Abstract

Purpose: The purpose of this study was to evaluate the postsurgical stability of the Le Fort I osteotomy with impaction in which rigid internal fixation was used for stabilization. Materials and Methods: Lateral cephalograms of 19 patients were evaluated. Descriptive statistics were compiled that included absolute linear and angular measurements as well as absolute changes in measurements for successive cephalometric radiographs. Comparisons were made from 1) presurgery to immediate postsurgery, 2) immediate postsurgery to splint removal, 3) splint removal to longest follow-up, and 4) immediate postsurgery to longest follow-up. Repeated measures analysis of variance were used to describe significant differences for absolute changes in measurements. Results: All surgical movements were significant except for horizontal position of dental structures, horizontal position of the posterior mandible, and posterior vertical facial height. All significant movement from immediate postsurgery to splint removal was secondary to removal of the occlusal splint.

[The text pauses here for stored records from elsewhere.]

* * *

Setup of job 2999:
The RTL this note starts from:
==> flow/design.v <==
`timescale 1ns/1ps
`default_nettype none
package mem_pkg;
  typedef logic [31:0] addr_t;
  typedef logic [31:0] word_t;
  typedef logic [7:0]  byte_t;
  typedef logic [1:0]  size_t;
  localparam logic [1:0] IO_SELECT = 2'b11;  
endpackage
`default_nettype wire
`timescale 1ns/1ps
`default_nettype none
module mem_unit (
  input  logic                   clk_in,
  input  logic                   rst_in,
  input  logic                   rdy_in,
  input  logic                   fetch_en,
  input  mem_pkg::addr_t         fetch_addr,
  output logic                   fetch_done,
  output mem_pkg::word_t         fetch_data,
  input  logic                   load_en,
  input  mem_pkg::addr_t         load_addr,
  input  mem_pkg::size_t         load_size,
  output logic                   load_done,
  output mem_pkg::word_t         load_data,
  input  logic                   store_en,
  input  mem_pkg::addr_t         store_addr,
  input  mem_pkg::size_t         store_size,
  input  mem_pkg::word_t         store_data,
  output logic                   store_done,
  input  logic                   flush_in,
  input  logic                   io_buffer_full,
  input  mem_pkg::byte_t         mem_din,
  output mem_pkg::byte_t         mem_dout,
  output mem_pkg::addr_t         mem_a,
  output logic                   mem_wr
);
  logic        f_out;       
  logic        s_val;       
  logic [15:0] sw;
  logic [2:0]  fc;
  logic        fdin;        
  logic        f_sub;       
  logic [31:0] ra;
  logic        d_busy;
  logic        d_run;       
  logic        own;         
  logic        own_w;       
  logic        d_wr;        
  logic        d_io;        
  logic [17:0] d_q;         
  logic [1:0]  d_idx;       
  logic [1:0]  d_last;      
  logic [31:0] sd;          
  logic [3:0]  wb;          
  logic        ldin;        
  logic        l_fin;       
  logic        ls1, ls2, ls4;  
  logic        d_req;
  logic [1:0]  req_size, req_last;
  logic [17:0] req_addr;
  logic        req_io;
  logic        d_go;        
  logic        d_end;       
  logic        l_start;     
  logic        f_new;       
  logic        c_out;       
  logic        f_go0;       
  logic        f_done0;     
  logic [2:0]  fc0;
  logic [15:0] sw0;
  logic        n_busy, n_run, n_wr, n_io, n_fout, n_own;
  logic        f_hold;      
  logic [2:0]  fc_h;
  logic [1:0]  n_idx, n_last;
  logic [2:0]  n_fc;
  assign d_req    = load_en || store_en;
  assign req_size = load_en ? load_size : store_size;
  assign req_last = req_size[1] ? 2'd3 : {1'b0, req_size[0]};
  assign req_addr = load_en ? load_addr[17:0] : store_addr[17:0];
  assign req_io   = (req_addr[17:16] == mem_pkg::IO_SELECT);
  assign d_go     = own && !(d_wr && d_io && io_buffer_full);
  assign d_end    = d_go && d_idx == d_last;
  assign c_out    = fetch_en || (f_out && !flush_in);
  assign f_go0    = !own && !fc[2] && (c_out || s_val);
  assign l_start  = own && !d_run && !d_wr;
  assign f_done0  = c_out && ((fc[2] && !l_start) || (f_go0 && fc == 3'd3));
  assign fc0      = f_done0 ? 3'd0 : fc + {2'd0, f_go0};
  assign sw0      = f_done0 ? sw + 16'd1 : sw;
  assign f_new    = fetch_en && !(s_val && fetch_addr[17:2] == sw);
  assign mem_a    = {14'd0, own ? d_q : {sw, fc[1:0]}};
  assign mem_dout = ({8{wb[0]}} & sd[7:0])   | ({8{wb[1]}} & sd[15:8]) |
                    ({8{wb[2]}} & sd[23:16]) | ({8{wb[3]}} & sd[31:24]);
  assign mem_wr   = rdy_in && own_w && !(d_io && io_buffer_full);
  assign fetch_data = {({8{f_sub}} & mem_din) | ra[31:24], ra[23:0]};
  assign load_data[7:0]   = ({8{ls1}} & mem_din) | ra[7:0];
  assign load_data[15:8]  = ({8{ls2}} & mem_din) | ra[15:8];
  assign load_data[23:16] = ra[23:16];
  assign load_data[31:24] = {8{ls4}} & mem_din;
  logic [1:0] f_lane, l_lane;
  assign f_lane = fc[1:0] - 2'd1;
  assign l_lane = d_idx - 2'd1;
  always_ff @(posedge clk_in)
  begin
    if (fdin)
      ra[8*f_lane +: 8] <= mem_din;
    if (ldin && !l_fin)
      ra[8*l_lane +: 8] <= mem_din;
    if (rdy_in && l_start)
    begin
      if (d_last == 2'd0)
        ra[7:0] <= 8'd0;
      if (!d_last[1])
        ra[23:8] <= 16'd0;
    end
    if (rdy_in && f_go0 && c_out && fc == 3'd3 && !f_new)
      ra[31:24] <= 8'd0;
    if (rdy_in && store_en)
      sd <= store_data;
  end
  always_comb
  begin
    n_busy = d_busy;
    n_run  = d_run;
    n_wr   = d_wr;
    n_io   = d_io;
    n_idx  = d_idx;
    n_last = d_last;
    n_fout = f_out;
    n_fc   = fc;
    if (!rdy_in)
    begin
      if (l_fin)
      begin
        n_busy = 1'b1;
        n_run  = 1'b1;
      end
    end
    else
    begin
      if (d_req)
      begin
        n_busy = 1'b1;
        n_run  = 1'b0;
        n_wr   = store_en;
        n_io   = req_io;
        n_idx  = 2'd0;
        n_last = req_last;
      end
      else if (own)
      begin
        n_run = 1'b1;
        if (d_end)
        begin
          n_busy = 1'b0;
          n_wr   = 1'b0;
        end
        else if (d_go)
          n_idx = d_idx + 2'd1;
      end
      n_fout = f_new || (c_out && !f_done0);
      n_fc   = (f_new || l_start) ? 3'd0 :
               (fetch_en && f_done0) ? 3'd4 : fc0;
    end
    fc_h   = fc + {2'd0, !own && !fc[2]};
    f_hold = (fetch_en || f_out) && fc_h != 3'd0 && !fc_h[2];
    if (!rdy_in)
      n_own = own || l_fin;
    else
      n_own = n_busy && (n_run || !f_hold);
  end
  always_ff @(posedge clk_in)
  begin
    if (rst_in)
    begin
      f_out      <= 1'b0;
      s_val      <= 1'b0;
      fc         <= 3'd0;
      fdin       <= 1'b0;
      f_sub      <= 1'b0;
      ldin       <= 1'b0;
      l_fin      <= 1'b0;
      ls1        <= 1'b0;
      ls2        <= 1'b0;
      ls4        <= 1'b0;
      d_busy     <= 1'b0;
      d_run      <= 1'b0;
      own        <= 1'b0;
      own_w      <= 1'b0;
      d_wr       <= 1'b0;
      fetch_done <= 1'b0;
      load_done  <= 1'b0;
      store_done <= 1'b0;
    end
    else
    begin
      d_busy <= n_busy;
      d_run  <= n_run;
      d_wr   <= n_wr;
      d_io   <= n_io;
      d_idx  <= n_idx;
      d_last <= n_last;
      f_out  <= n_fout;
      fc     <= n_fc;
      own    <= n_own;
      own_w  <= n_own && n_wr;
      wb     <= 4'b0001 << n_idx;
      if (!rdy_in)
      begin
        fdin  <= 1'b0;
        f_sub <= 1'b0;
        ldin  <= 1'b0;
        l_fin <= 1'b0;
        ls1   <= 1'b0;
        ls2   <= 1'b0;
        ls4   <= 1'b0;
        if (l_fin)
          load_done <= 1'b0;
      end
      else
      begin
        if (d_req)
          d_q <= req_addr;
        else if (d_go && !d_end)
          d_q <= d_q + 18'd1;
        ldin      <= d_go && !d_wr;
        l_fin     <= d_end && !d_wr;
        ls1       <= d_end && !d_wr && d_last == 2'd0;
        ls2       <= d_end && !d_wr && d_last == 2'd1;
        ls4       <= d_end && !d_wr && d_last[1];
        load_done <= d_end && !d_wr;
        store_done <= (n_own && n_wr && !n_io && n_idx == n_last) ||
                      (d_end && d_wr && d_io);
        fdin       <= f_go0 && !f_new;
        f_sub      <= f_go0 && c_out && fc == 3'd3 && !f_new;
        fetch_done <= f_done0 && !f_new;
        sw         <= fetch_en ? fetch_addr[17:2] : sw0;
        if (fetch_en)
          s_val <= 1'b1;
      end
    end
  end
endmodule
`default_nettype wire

Changes were minimal from splint removal to longest follow-up, with only 3 of 24 measurements showing statistically significant differences. These measurements related to tooth position and were affected by postsurgical orthodontics. The data derived from this study were also compared with those found in similar studies in which fixation was by wire osteosynthesis. Conclusions: The magnitude of postoperative movement was considerably less with rigid internal fixation than that reported with the use of wire fixation. This is attributed to the increased stabilizing effect of rigid internal fixation.